Avenue Champs-Elysées: 1st European high street to return to pre-Covid levels
The most beautiful avenue in the world is getting back its color after several years of gloom.
Between May 2021 and June 2022, the average monthly footfall in front of a store more than doubled: each month, 880,000 pedestrians pass in front of a store on the street.
Between May 2020 and June 2021, that number was 435,000. The first two months of 2022 even have a higher level of foot traffic than in 2020 before Covid. Note that the "Gilets jaunes" crisis was still weighing on the attendance of the avenue in 2019 and early 2020.
The Avenue des Champs-Élysées is the avenue that has rebounded the best since the crisis, compared to all the major iconic streets in 7 European capitals: Oxford Street in London, Gran Via in Madrid, Leidsestraat in Amsterdam, Via Corso in Rome, Kurfürstendamm in Berlin and Rue Neuve in Brussels.
Key learnings include:
- Pedestrians are returning faster than expected;
- The major retailers are demonstrating their power of attraction;
- Prices are stabilizing and commercial vacancy is decreasing;
- Economic operators are taking hold of the city's issues.
Why this comparative analysis of pedestrian flows in Europe?
After two years of pandemic, the rise of home office and the growth of e-commerce, the evolution of the streets that concentrate the most visitors and attract the highest rental rates is particularly watched by the market, as it reveals the transformations to come.

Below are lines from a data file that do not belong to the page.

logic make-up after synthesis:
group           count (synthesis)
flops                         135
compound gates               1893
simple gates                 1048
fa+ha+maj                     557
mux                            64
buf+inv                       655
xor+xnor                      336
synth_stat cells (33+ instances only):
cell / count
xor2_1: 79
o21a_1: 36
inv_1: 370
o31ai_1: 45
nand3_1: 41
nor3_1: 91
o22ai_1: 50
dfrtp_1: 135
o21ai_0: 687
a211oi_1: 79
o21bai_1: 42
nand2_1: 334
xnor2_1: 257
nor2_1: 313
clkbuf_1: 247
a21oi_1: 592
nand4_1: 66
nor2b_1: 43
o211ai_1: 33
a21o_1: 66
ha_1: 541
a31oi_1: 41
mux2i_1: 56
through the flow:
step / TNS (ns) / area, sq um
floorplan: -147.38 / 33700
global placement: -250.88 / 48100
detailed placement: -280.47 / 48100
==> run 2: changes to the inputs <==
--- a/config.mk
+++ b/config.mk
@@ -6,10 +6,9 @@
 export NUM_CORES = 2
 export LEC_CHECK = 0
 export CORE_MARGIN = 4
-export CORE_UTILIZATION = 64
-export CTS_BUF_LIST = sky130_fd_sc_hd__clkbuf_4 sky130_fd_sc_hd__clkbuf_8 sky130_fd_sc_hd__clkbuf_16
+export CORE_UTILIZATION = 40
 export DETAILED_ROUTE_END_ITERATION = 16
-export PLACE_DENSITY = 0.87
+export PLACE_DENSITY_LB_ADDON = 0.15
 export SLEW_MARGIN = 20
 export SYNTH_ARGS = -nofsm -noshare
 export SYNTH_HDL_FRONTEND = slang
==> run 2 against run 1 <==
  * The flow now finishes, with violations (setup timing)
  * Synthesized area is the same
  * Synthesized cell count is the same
## config.mk

```make
export PLATFORM = sky130hd
export DESIGN_NAME = drom_walker_top
export DESIGN_NICKNAME = d
export VERILOG_FILES = /design/src/rtl/drom_pkg.sv /design/src/rtl/drom_hdr_cap.sv /design/src/rtl/drom_entry_walk.sv /design/src/rtl/drom_walker_top.sv
export SDC_FILE = /design/constraint.sdc
export NUM_CORES = 1
export LEC_CHECK = 0
export ABC_AREA = 0
export CORE_MARGIN = 2
export CORE_UTILIZATION = 50
export DETAILED_ROUTE_END_ITERATION = 12
export GPL_TIMING_DRIVEN = 0
export HOLD_SLACK_MARGIN = 0.03
export PLACE_DENSITY = 0.8
export SETUP_SLACK_MARGIN = 0.3
export SLEW_MARGIN = 20
export SYNTH_ARGS = -nofsm -noshare
export SYNTH_HDL_FRONTEND = slang
export SYNTH_SLANG_ARGS = --single-unit
```

## constraint.sdc

```tcl
create_clock -name clk -period 9.9 [get_ports clk]
set_clock_uncertainty 0.1 [all_clocks]
set_input_delay 1.98 -clock clk [delete_from_list [all_inputs] [get_ports clk]]
set_output_delay 1.98 -clock clk [all_outputs]
set_load 0.05 [all_outputs]
```
`src/rtl/urc_pkg.sv`:
```
package urc_pkg;
    localparam logic [7:0] OFS_CTRL   = 8'h00;
    localparam logic [7:0] OFS_TXFC   = 8'h04;
    localparam logic [7:0] OFS_RXFC   = 8'h08;
    localparam logic [7:0] OFS_FSTAT  = 8'h0C;
    localparam logic [7:0] OFS_RXSTAT = 8'h10;
    localparam logic [7:0] OFS_CMD    = 8'h14;
    localparam logic [7:0] OFS_IEN    = 8'h18;
    localparam logic [7:0] OFS_ICLR   = 8'h1C;
    localparam logic [7:0] OFS_TXDATA = 8'h20;
    localparam logic [7:0] OFS_RXDATA = 8'h24;

    typedef enum logic {RXS_OFF, RXS_ON} rx_state_e;

    // bit order matches receiver status bits 16..19
    typedef struct packed {
        logic roe;
        logic toe;
        logic fe;
        logic pe;
    } err_flags_t;
endpackage

```
`src/rtl/urc_fifo.sv`:
```
module urc_fifo #(
    parameter int DEPTH = 16,
    parameter int W     = 8,
    localparam int AW   = $clog2(DEPTH),
    localparam int CW   = AW + 1
) (
    input  logic          clk,
    input  logic          rst_n,
    input  logic          en,
    input  logic          flush,
    input  logic          push,
    input  logic [W-1:0]  din,
    input  logic          pop,
    output logic [W-1:0]  dout,
    output logic [CW-1:0] cnt,
    output logic [CW-1:0] cnt_nxt,
    output logic          full,
    output logic          empty
);
    logic [W-1:0]  mem [DEPTH];
    logic [AW-1:0] wr_ptr, rd_ptr;
    logic          do_push, do_pop;

    assign full    = (cnt == CW'(DEPTH));
    assign empty   = (cnt == '0);
    assign do_push = en && push && !full && !flush;
    assign do_pop  = pop && !empty && !flush;
    assign cnt_nxt = flush ? '0 : cnt + CW'(do_push) - CW'(do_pop);
    assign dout    = empty ? '0 : mem[rd_ptr];

    always_ff @(posedge clk or negedge rst_n) begin
        if (!rst_n) begin
            wr_ptr <= '0;
            rd_ptr <= '0;
            cnt    <= '0;
        end else begin
            cnt <= cnt_nxt;
            if (flush) begin
                wr_ptr <= '0;
                rd_ptr <= '0;
            end else begin
                if (do_push) wr_ptr <= wr_ptr + 1'b1;
                if (do_pop)  rd_ptr <= rd_ptr + 1'b1;
            end
        end
    end

    always_ff @(posedge clk) begin
        if (do_push) mem[wr_ptr] <= din;
    end
endmodule

```
`src/rtl/urc_rxctl.sv`:
```
module urc_rxctl
    import urc_pkg::*;
(
    input  logic       clk,
    input  logic       rst_n,
    input  logic       cmd_wr,
    input  logic [5:0] cmd,
    input  logic       rx_valid,
    input  logic       rx_par_err,
    input  logic       rx_frm_err,
    input  logic       rx_full,
    input  logic       tx_ovr,
    input  logic [3:0] err_en,
    output logic       rx_on,
    output err_flags_t flags
);
    rx_state_e  state_q, state_d;
    err_flags_t flags_q;
    logic       arrive;

    always_ff @(posedge clk or negedge rst_n) begin
        if (!rst_n) state_q <= RXS_OFF;
        else        state_q <= state_d;
    end

    always_comb begin
        state_d = state_q;
        unique case (state_q)
            RXS_OFF: if (cmd_wr && cmd[1] && !cmd[0]) state_d = RXS_ON;
            RXS_ON:  if (cmd_wr && cmd[0])            state_d = RXS_OFF;
        endcase
    end

    always_comb begin
        rx_on = (state_q == RXS_ON);
        flags = flags_q;
    end

    assign arrive = rx_valid && rx_on;

    always_ff @(posedge clk or negedge rst_n) begin
        if (!rst_n) begin
            flags_q <= '0;
        end else begin
            flags_q.pe  <= (arrive && rx_par_err && err_en[0]) || (flags_q.pe  && !(cmd_wr && cmd[2]));
            flags_q.fe  <= (arrive && rx_frm_err && err_en[1]) || (flags_q.fe  && !(cmd_wr && cmd[3]));
            flags_q.toe <= (tx_ovr && err_en[2])               || (flags_q.toe && !(cmd_wr && cmd[4]));
            flags_q.roe <= (arrive && rx_full && err_en[3])    || (flags_q.roe && !(cmd_wr && cmd[5]));
        end
    end
endmodule

```
`src/rtl/uart_regcore.sv`:
```
module uart_regcore
    import urc_pkg::*;
#(
    parameter int DEPTH = 16,
    localparam int CW   = $clog2(DEPTH) + 1
) (
    input  logic        clk,
    input  logic        rst_n,
    input  logic        wr_en,
    input  logic        rd_en,
    input  logic [7:0]  addr,
    input  logic [31:0] wdata,
    output logic [31:0] rdata,
    input  logic        rx_valid,
    input  logic [7:0]  rx_byte,
    input  logic        rx_par_err,
    input  logic        rx_frm_err,
    input  logic        tx_pop,
    output logic [7:0]  tx_byte,
    output logic        tx_avail,
    output logic        irq_tx,
    output logic        irq_rx,
    output logic        irq_err
);
    logic [3:0]    err_en;
    logic          txf_en, rxf_en;
    logic [5:0]    txf_lvl, rxf_lvl;
    logic [3:0]    ien;
    logic          tx_pend, rx_pend;
    logic          txf_flush, rxf_flush;
    logic          tx_push, rx_pop, tx_ovr, cmd_wr, rx_on;
    logic [CW-1:0] tx_cnt, tx_cnt_nxt, rx_cnt, rx_cnt_nxt;
    logic [CW-1:0] tx_free, tx_free_nxt;
    logic          tx_full, tx_empty, rx_full, rx_empty_unused;
    logic [7:0]    rx_head;
    err_flags_t    flags;
    logic          unused_wbits;

    assign unused_wbits = ^{wdata[31:20], wdata[15:14]};

    assign txf_flush = wr_en && (addr == OFS_TXFC) && wdata[1];
    assign rxf_flush = wr_en && (addr == OFS_RXFC) && wdata[1];
    assign tx_push   = wr_en && (addr == OFS_TXDATA);
    assign tx_ovr    = tx_push && tx_full && txf_en;
    assign rx_pop    = rd_en && (addr == OFS_RXDATA);
    assign cmd_wr    = wr_en && (addr == OFS_CMD);

    urc_fifo #(.DEPTH(DEPTH), .W(8)) u_txf (
        .clk(clk), .rst_n(rst_n), .en(txf_en), .flush(txf_flush),
        .push(tx_push), .din(wdata[7:0]), .pop(tx_pop), .dout(tx_byte),
        .cnt(tx_cnt), .cnt_nxt(tx_cnt_nxt), .full(tx_full), .empty(tx_empty)
    );

    urc_fifo #(.DEPTH(DEPTH), .W(8)) u_rxf (
        .clk(clk), .rst_n(rst_n), .en(rxf_en), .flush(rxf_flush),
        .push(rx_valid && rx_on), .din(rx_byte), .pop(rx_pop), .dout(rx_head),
        .cnt(rx_cnt), .cnt_nxt(rx_cnt_nxt), .full(rx_full), .empty(rx_empty_unused)
    );

    urc_rxctl u_rxctl (
        .clk(clk), .rst_n(rst_n), .cmd_wr(cmd_wr), .cmd(wdata[5:0]),
        .rx_valid(rx_valid), .rx_par_err(rx_par_err), .rx_frm_err(rx_frm_err),
        .rx_full(rx_full), .tx_ovr(tx_ovr), .err_en(err_en),
        .rx_on(rx_on), .flags(flags)
    );

    assign tx_free     = CW'(DEPTH) - tx_cnt;
    assign tx_free_nxt = CW'(DEPTH) - tx_cnt_nxt;

    always_ff @(posedge clk or negedge rst_n) begin
        if (!rst_n) begin
            err_en  <= '0;
            txf_en  <= 1'b0;
            rxf_en  <= 1'b0;
            txf_lvl <= '0;
            rxf_lvl <= '0;
            ien     <= '0;
            tx_pend <= 1'b0;
            rx_pend <= 1'b0;
        end else begin
            if (wr_en) begin
                unique case (addr)
                    OFS_CTRL: err_en <= wdata[19:16];
                    OFS_TXFC: begin txf_en <= wdata[0]; txf_lvl <= wdata[13:8]; end
                    OFS_RXFC: begin rxf_en <= wdata[0]; rxf_lvl <= wdata[13:8]; end
                    OFS_IEN:  ien <= wdata[3:0];
                    default: ;
                endcase
            end
            tx_pend <= ((6'(tx_free_nxt) == txf_lvl) && (6'(tx_free) != txf_lvl))
                    || (tx_pend && !(wr_en && (addr == OFS_ICLR) && wdata[0]));
            rx_pend <= ((6'(rx_cnt_nxt) == rxf_lvl) && (6'(rx_cnt) != rxf_lvl))
                    || (rx_pend && !(wr_en && (addr == OFS_ICLR) && wdata[1]));
        end
    end

    always_comb begin
        rdata = '0;
        unique case (addr)
            OFS_CTRL:   rdata = {12'b0, err_en, 16'b0};
            OFS_TXFC:   rdata = {18'b0, txf_lvl, 7'b0, txf_en};
            OFS_RXFC:   rdata = {18'b0, rxf_lvl, 7'b0, rxf_en};
            OFS_FSTAT:  rdata = {2'b0, 6'(tx_free), 10'b0, 6'(tx_cnt), 2'b0, 6'(rx_cnt)};
            OFS_RXSTAT: rdata = {12'b0, flags, 15'b0, rx_on};
            OFS_IEN:    rdata = {28'b0, ien};
            OFS_RXDATA: rdata = {24'b0, rx_head};
            default:    rdata = '0;
        endcase
    end

    assign tx_avail = !tx_empty;
    assign irq_tx   = (tx_pend && ien[0]) || (tx_empty && ien[3]);
    assign irq_rx   = rx_pend && ien[1];
    assign irq_err  = ien[2] && (|flags);
endmodule

```
===== config.mk =====
export PLATFORM = sky130hd
export DESIGN_NAME = serial_cfg_defer
export DESIGN_NICKNAME = d
export VERILOG_FILES = /design/src/rtl/cfg_defer_pkg.sv /design/src/rtl/cfg_shadow_bank.sv /design/src/rtl/cfg_commit_ctl.sv /design/src/rtl/cfg_live_bank.sv /design/src/rtl/serial_cfg_defer.sv
export SDC_FILE = /design/constraint.sdc
export NUM_CORES = 1
export LEC_CHECK = 0
export BUFFER_PORTS_ARGS = -buffer_cell sky130_fd_sc_hd__buf_2
export CAP_MARGIN = 0
export CORE_MARGIN = 2
export CORE_UTILIZATION = 59
export DETAILED_ROUTE_END_ITERATION = 6
export PLACE_DENSITY = 0.93
export SYNTH_ARGS = -nofsm -noshare
export SYNTH_HDL_FRONTEND = slang
export SYNTH_HIERARCHICAL = 1
export SYNTH_SLANG_ARGS = --single-unit

===== constraint.sdc =====
create_clock -name clk -period 3.69 [get_ports clk]
set_clock_uncertainty 0.2 [all_clocks]
set_input_delay 0.738 -clock clk [delete_from_list [all_inputs] [get_ports clk]]
set_output_delay 0.738 -clock clk [all_outputs]
set_load 0.03 [all_outputs]

===== src/rtl/cfg_defer_pkg.sv =====
// Shared command encoding for the deferred serial configuration block.
// Assumes a 3-bit command select on the host write port.
package cfg_defer_pkg;

    typedef enum logic [2:0] {
        CMD_MODE     = 3'd0,
        CMD_PORT     = 3'd1,
        CMD_FMT      = 3'd2,
        CMD_BAUD     = 3'd3,
        CMD_RTS      = 3'd4,
        CMD_DTR      = 3'd5,
        CMD_BRK      = 3'd6,
        CMD_CTL2_LOW = 3'd7
    } cfg_cmd_e;

    // True for commands that touch a deferred shadow
    function automatic logic is_shadow_cmd(cfg_cmd_e c);
        return c != CMD_CTL2_LOW;
    endfunction

endpackage


===== src/rtl/cfg_shadow_bank.sv =====
// Shadow copies of mode, port value, data format and baud divisor.
// Applies host commands and presents the post-write ("next") shadow values,
// so that a commit on the same edge as a write takes the new value.
// Assumes BAUD_W >= REG_W and bit positions inside REG_W.
module cfg_shadow_bank
    import cfg_defer_pkg::*;
#(
    parameter int              REG_W     = 8,
    parameter int              BAUD_W    = 10,
    parameter int              RTS_BIT   = 2,
    parameter int              FRTS_BIT  = 6,
    parameter int              DTR_BIT   = 1,
    parameter int              BRK_BIT   = 6,
    parameter logic [REG_W-1:0]  MODE_RST = 8'h44,
    parameter logic [REG_W-1:0]  PORT_RST = 8'h02,
    parameter logic [REG_W-1:0]  FMT_RST  = 8'h00,
    parameter logic [BAUD_W-1:0] BAUD_RST = '0
) (
    input  logic              clk,
    input  logic              rst_n,
    input  logic              wr_en,
    input  cfg_cmd_e          cmd,
    input  logic [BAUD_W-1:0] wr_data,
    output logic              shadow_wr,
    output logic [REG_W-1:0]  mode_nxt,
    output logic [REG_W-1:0]  port_nxt,
    output logic [REG_W-1:0]  fmt_nxt,
    output logic [BAUD_W-1:0] baud_nxt
);

    logic [REG_W-1:0]  mode_q, port_q, fmt_q;
    logic [BAUD_W-1:0] baud_q;
    logic              flag;

    assign flag      = wr_data[0];
    assign shadow_wr = wr_en && is_shadow_cmd(cmd);

    // Compute shadow values after this cycle's command
    always_comb begin
        mode_nxt = mode_q;
        port_nxt = port_q;
        fmt_nxt  = fmt_q;
        baud_nxt = baud_q;
        if (wr_en) begin
            unique case (cmd)
                CMD_MODE: mode_nxt = wr_data[REG_W-1:0];
                CMD_PORT: port_nxt = wr_data[REG_W-1:0];
                CMD_FMT:  fmt_nxt  = wr_data[REG_W-1:0];
                CMD_BAUD: baud_nxt = wr_data;
                CMD_RTS: begin
                    mode_nxt[RTS_BIT]  = 1'b1;
                    mode_nxt[FRTS_BIT] = !flag;
                end
                CMD_DTR:  port_nxt[DTR_BIT] = !flag;
                CMD_BRK:  fmt_nxt[BRK_BIT]  = flag;
                default: ;
            endcase
        end
    end

    // Hold the shadow registers
    always_ff @(posedge clk) begin
        if (!rst_n) begin
            mode_q <= MODE_RST;
            port_q <= PORT_RST;
            fmt_q  <= FMT_RST;
            baud_q <= BAUD_RST;
        end else begin
            mode_q <= mode_nxt;
            port_q <= port_nxt;
            fmt_q  <= fmt_nxt;
            baud_q <= baud_nxt;
        end
    end

endmodule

The European High Street Ranking compares the dynamics of the prime streets in 7 European capitals (London, Berlin, Madrid, Rome, Brussels, Amsterdam, Paris) based on a single metric: the increase in pedestrian traffic over the past 12 months. Cushman & Wakefield Retail's experts in each country analyse the reaction of the Commercial Real Estate market: price trends, retailer and landlord behaviour.